REQUIRED ACTION: Output the data below line for line, exactly, up to and including the line where "hold / removal" appears.

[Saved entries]
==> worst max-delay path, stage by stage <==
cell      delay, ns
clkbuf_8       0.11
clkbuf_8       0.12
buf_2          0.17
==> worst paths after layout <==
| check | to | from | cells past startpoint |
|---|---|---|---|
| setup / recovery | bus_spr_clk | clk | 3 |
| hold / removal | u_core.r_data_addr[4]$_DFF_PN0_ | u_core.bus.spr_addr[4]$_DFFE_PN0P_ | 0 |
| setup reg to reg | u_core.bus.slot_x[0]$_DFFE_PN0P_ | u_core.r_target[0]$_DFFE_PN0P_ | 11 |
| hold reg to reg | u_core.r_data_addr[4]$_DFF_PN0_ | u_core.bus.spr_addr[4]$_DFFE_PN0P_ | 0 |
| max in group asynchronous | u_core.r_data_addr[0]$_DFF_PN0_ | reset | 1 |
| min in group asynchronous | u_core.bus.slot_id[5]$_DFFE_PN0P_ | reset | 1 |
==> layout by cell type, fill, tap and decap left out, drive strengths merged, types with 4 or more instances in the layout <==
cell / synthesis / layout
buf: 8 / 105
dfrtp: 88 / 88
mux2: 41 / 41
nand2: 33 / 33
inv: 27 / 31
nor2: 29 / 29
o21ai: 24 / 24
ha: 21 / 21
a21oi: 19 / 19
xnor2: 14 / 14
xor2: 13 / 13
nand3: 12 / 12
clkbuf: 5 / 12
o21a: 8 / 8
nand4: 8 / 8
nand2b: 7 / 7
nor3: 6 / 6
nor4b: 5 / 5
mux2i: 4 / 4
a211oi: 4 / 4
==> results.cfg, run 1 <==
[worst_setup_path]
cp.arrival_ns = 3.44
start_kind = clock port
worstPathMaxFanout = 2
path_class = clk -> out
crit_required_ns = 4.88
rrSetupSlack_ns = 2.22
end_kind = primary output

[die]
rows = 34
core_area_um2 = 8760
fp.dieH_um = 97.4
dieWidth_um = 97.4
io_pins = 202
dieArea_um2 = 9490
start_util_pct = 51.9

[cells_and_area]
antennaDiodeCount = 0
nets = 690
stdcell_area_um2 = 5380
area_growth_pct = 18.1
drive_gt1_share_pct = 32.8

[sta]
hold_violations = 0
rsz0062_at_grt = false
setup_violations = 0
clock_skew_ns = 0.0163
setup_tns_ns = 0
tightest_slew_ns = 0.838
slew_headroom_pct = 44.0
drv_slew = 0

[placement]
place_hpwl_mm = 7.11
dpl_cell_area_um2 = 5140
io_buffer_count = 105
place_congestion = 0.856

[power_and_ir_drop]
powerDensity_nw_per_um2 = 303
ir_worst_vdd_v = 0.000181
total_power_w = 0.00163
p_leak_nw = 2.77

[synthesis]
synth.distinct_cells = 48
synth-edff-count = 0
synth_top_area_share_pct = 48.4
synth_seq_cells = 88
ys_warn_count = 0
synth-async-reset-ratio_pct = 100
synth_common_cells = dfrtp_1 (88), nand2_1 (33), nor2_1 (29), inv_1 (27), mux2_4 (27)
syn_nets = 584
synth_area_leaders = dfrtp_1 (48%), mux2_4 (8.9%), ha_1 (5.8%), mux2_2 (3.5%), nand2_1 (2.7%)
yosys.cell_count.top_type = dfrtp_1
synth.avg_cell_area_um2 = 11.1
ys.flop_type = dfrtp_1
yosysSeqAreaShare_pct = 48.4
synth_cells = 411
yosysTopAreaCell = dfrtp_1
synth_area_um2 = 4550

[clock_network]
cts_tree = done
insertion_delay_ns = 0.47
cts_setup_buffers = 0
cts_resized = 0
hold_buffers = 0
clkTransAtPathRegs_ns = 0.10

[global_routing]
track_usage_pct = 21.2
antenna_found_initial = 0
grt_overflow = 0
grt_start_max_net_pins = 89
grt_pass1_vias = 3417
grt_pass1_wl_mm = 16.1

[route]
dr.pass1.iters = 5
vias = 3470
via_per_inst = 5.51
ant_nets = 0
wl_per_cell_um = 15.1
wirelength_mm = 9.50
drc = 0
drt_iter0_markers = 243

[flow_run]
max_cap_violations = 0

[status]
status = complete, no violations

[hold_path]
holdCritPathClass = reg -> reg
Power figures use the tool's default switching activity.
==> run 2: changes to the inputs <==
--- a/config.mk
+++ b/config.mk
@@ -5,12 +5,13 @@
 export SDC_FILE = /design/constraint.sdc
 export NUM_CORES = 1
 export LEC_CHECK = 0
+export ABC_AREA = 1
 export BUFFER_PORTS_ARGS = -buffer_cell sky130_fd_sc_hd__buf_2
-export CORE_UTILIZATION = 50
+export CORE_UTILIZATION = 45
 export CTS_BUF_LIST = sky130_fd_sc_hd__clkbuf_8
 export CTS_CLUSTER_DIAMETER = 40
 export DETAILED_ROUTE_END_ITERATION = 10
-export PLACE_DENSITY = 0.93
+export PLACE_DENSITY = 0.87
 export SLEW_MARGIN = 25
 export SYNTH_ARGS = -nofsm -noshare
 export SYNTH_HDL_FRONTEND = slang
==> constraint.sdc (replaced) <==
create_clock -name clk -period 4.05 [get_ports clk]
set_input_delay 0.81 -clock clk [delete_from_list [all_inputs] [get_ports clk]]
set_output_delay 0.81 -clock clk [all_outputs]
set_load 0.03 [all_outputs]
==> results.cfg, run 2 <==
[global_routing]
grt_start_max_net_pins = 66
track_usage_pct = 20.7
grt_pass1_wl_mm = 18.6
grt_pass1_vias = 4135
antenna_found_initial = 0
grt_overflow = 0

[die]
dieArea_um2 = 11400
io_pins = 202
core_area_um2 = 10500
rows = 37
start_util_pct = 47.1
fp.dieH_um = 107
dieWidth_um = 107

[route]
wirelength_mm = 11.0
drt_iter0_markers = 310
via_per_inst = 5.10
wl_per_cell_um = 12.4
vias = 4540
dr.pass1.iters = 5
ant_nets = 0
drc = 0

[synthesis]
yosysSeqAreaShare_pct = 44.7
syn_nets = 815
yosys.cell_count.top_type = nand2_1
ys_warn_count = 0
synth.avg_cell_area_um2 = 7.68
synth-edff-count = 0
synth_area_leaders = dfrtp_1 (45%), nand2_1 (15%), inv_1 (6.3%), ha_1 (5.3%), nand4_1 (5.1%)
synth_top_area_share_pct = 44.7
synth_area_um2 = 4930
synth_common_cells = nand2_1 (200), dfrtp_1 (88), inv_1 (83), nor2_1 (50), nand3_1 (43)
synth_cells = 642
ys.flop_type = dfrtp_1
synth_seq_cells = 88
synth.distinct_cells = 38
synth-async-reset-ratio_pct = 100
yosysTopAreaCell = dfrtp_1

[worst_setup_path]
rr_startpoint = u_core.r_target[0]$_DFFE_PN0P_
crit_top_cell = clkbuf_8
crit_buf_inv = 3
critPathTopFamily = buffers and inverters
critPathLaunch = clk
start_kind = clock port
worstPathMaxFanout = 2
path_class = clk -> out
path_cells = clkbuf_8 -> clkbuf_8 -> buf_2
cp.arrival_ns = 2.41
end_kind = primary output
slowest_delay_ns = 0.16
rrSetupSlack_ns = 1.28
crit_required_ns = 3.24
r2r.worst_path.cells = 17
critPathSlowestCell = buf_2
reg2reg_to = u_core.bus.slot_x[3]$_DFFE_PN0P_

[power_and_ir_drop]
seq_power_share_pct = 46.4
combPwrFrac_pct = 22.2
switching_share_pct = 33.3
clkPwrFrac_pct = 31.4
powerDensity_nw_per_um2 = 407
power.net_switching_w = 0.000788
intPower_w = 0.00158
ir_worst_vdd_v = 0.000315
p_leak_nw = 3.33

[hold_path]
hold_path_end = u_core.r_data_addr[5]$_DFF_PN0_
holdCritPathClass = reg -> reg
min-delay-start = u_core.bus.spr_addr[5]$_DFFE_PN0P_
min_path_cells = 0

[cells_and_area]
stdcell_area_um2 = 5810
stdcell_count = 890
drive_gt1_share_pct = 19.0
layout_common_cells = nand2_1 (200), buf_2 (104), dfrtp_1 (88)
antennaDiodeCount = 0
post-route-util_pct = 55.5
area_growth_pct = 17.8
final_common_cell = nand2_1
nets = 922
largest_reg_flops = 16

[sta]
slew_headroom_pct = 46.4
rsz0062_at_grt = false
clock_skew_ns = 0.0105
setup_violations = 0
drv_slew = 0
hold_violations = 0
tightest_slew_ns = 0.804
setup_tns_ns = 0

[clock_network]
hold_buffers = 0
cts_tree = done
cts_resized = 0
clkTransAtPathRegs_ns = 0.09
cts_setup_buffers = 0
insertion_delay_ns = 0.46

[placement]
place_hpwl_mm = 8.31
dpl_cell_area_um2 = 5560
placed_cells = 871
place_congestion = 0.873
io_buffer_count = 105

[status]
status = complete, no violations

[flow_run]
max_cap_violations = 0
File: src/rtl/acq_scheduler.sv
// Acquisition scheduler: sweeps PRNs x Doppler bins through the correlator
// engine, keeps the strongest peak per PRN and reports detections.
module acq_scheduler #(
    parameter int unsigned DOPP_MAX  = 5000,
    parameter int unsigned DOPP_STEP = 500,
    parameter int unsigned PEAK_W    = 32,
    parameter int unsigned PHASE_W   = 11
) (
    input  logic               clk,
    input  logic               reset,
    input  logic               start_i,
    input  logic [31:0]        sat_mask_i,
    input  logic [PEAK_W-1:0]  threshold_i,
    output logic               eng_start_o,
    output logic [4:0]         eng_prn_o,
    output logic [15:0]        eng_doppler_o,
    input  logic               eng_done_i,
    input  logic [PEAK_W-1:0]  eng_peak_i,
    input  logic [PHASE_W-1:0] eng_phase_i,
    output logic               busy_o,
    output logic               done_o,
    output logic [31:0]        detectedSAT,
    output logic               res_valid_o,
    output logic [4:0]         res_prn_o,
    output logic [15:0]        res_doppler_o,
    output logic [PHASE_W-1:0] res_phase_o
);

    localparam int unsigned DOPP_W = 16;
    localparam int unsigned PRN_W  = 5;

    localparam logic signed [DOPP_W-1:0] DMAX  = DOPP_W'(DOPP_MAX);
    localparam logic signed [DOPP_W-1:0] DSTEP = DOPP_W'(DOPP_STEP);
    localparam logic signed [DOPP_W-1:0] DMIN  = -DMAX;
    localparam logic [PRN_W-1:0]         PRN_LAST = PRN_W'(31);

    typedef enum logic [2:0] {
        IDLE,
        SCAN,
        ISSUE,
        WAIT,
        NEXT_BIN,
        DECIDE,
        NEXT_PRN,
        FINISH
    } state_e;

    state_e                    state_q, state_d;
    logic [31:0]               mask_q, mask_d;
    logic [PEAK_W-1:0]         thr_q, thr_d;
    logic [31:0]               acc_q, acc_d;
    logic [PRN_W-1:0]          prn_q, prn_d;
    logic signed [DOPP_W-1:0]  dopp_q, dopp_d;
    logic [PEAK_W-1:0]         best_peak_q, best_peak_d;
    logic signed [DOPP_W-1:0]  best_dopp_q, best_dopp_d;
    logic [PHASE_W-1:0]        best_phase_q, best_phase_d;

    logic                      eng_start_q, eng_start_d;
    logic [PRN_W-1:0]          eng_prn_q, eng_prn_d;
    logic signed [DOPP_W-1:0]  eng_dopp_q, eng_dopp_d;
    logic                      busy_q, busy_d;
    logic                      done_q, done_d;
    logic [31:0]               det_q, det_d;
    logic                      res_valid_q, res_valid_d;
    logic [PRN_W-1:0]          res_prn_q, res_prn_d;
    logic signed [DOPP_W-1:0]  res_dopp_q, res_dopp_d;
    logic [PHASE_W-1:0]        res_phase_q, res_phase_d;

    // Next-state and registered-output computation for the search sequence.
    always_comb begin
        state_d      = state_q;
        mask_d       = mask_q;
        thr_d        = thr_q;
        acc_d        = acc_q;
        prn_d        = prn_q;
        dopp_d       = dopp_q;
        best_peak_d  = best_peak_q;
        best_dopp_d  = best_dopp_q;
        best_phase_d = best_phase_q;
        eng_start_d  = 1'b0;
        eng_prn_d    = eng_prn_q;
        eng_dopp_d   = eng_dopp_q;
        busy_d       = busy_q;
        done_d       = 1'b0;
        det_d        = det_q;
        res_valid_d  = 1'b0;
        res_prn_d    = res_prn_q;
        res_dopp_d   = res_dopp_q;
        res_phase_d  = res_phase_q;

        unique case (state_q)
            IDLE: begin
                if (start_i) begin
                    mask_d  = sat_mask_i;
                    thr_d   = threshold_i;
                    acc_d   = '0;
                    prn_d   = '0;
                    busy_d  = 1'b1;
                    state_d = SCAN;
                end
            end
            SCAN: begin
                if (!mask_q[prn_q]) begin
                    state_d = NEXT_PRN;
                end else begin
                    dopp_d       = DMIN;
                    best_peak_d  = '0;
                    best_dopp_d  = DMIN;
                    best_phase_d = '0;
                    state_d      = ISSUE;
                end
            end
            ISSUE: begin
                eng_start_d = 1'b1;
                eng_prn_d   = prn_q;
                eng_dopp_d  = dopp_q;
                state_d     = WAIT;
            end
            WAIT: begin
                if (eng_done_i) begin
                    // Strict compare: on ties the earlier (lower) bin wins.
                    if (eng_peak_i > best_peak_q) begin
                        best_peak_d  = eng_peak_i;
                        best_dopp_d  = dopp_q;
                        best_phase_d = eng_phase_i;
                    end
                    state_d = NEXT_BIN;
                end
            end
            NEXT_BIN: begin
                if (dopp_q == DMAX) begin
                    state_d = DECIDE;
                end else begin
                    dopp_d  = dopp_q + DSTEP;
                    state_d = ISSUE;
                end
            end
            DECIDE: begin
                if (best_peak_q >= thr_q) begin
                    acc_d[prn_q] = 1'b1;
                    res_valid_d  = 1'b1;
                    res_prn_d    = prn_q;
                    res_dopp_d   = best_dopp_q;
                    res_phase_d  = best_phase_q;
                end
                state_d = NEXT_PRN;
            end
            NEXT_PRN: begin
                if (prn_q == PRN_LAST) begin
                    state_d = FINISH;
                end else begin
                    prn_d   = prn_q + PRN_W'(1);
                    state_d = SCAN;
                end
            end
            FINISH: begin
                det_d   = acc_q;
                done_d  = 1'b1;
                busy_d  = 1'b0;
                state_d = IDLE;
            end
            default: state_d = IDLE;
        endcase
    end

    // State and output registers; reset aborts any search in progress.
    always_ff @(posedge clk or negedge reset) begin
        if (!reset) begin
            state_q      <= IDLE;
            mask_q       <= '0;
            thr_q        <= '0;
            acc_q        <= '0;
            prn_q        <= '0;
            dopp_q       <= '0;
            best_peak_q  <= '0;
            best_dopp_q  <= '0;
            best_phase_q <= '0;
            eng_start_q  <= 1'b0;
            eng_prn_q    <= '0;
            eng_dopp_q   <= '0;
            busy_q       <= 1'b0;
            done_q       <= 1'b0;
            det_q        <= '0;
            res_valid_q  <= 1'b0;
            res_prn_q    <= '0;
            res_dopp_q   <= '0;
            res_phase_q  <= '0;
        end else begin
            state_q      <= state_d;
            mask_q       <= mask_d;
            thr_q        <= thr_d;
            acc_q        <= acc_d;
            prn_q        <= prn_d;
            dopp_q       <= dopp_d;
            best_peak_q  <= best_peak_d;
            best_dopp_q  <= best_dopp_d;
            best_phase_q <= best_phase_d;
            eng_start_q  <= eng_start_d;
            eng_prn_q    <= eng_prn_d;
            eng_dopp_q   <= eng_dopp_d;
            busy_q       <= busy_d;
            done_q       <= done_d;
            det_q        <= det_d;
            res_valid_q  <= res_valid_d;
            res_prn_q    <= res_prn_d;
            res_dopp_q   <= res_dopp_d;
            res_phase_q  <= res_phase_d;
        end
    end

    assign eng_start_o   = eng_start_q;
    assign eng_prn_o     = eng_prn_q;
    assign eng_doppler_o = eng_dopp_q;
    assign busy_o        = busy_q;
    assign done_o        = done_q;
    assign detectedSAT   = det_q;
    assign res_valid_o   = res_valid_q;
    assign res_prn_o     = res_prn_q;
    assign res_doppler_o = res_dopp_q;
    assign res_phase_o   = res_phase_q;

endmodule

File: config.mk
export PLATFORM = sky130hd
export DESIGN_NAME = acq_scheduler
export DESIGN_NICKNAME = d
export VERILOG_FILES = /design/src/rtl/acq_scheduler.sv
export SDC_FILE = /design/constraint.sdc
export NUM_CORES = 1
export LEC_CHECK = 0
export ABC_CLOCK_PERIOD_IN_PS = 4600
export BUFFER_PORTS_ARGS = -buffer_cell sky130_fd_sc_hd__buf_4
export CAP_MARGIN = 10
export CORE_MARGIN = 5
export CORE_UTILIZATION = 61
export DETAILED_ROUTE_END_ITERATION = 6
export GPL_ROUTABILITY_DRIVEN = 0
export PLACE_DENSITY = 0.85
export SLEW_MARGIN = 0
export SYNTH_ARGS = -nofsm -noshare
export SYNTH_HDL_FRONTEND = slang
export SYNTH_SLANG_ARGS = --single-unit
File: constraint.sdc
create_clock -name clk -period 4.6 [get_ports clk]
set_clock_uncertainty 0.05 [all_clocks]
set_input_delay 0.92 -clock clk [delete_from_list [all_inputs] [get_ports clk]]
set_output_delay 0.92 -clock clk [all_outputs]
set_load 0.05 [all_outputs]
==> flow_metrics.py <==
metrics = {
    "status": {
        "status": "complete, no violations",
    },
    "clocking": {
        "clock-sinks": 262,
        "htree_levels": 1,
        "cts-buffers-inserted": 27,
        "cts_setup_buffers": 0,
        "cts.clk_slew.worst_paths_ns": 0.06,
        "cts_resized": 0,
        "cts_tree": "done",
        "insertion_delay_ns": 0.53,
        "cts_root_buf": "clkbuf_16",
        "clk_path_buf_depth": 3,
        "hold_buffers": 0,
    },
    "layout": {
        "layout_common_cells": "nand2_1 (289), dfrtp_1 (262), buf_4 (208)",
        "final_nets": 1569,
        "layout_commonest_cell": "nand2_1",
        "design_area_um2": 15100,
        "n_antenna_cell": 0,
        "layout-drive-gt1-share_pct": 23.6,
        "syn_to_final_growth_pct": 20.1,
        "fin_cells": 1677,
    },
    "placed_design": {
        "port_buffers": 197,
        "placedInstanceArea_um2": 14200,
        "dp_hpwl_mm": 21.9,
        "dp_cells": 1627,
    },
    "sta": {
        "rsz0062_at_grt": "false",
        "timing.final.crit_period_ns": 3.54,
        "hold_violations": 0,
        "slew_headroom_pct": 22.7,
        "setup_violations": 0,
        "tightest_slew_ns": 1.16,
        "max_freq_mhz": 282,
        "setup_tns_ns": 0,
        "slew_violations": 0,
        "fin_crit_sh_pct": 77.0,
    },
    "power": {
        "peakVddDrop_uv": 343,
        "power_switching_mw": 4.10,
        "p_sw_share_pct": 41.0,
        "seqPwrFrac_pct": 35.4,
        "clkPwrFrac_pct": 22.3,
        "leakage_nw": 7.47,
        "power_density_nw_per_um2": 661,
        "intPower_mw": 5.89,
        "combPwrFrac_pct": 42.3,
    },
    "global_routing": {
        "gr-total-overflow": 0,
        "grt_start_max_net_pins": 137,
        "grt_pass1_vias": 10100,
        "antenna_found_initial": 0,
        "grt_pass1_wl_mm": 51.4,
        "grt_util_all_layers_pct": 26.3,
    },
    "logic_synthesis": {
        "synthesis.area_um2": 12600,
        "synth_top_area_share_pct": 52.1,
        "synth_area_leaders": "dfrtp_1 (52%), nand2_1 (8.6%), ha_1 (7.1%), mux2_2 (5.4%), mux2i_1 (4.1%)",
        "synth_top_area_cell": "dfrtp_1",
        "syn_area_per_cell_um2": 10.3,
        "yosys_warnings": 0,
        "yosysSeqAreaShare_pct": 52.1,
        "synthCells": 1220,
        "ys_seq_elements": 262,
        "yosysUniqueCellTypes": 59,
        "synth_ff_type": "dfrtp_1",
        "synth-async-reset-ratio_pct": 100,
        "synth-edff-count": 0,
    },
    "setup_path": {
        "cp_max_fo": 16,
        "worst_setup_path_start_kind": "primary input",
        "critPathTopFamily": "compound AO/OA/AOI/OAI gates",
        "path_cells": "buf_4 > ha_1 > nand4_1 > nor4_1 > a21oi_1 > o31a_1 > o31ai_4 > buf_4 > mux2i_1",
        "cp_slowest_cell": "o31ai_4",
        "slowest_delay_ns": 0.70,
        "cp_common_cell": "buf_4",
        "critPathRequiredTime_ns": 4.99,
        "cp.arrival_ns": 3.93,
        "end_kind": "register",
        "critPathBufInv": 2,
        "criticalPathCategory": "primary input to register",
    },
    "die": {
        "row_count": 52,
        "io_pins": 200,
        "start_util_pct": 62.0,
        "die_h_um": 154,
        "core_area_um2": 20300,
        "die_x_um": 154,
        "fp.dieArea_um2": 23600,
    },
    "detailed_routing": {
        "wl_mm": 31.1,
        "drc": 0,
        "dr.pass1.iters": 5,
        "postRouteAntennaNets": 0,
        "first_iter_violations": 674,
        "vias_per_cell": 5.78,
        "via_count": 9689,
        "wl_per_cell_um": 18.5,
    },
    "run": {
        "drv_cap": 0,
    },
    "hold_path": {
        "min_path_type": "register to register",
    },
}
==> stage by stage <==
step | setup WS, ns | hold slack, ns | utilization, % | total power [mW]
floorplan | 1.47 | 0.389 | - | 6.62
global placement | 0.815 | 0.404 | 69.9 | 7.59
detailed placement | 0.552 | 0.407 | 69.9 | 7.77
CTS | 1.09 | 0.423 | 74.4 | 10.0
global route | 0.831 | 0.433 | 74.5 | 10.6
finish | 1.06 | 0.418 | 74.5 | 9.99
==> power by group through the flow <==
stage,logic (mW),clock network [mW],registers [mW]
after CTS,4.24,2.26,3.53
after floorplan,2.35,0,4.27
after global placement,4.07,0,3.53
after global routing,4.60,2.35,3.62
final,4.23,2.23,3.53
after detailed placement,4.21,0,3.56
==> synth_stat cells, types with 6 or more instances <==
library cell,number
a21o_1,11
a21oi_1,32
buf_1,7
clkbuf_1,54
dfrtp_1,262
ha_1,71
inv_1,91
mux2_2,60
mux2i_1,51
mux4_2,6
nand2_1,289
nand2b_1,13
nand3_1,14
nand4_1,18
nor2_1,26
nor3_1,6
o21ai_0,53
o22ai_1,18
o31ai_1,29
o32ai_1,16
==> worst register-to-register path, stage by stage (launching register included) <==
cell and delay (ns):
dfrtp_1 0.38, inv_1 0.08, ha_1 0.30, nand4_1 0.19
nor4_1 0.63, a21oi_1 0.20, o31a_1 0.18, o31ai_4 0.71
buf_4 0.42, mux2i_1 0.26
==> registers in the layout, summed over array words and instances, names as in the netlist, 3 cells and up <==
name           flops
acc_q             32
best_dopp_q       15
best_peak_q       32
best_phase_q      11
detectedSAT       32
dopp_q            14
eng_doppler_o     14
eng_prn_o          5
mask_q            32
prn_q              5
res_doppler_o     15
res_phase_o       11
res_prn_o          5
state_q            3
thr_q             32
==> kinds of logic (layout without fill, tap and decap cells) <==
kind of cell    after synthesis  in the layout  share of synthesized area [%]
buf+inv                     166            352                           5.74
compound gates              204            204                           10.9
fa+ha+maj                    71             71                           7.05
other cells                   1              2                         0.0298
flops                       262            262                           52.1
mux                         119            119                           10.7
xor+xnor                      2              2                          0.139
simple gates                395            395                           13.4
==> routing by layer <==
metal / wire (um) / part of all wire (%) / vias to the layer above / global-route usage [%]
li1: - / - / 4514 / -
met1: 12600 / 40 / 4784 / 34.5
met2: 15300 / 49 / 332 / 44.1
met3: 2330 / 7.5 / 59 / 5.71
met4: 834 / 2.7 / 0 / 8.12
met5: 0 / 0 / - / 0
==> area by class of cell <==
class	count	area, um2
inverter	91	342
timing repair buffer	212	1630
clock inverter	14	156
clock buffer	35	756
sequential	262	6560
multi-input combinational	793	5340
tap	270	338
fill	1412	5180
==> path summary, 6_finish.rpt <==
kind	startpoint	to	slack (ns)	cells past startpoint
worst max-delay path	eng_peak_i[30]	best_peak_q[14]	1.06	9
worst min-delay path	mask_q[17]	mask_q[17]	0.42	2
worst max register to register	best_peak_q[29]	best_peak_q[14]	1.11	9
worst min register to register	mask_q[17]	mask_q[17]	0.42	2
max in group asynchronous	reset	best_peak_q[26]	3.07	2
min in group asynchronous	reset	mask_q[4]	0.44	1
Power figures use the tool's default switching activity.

WRITTEN RESPONSE:
==> worst max-delay path, stage by stage <==
cell      delay, ns
clkbuf_8       0.11
clkbuf_8       0.12
buf_2          0.17
==> worst paths after layout <==
| check | to | from | cells past startpoint |
|---|---|---|---|
| setup / recovery | bus_spr_clk | clk | 3 |
| hold / removal | u_core.r_data_addr[4]$_DFF_PN0_ | u_core.bus.spr_addr[4]$_DFFE_PN0P_ | 0 |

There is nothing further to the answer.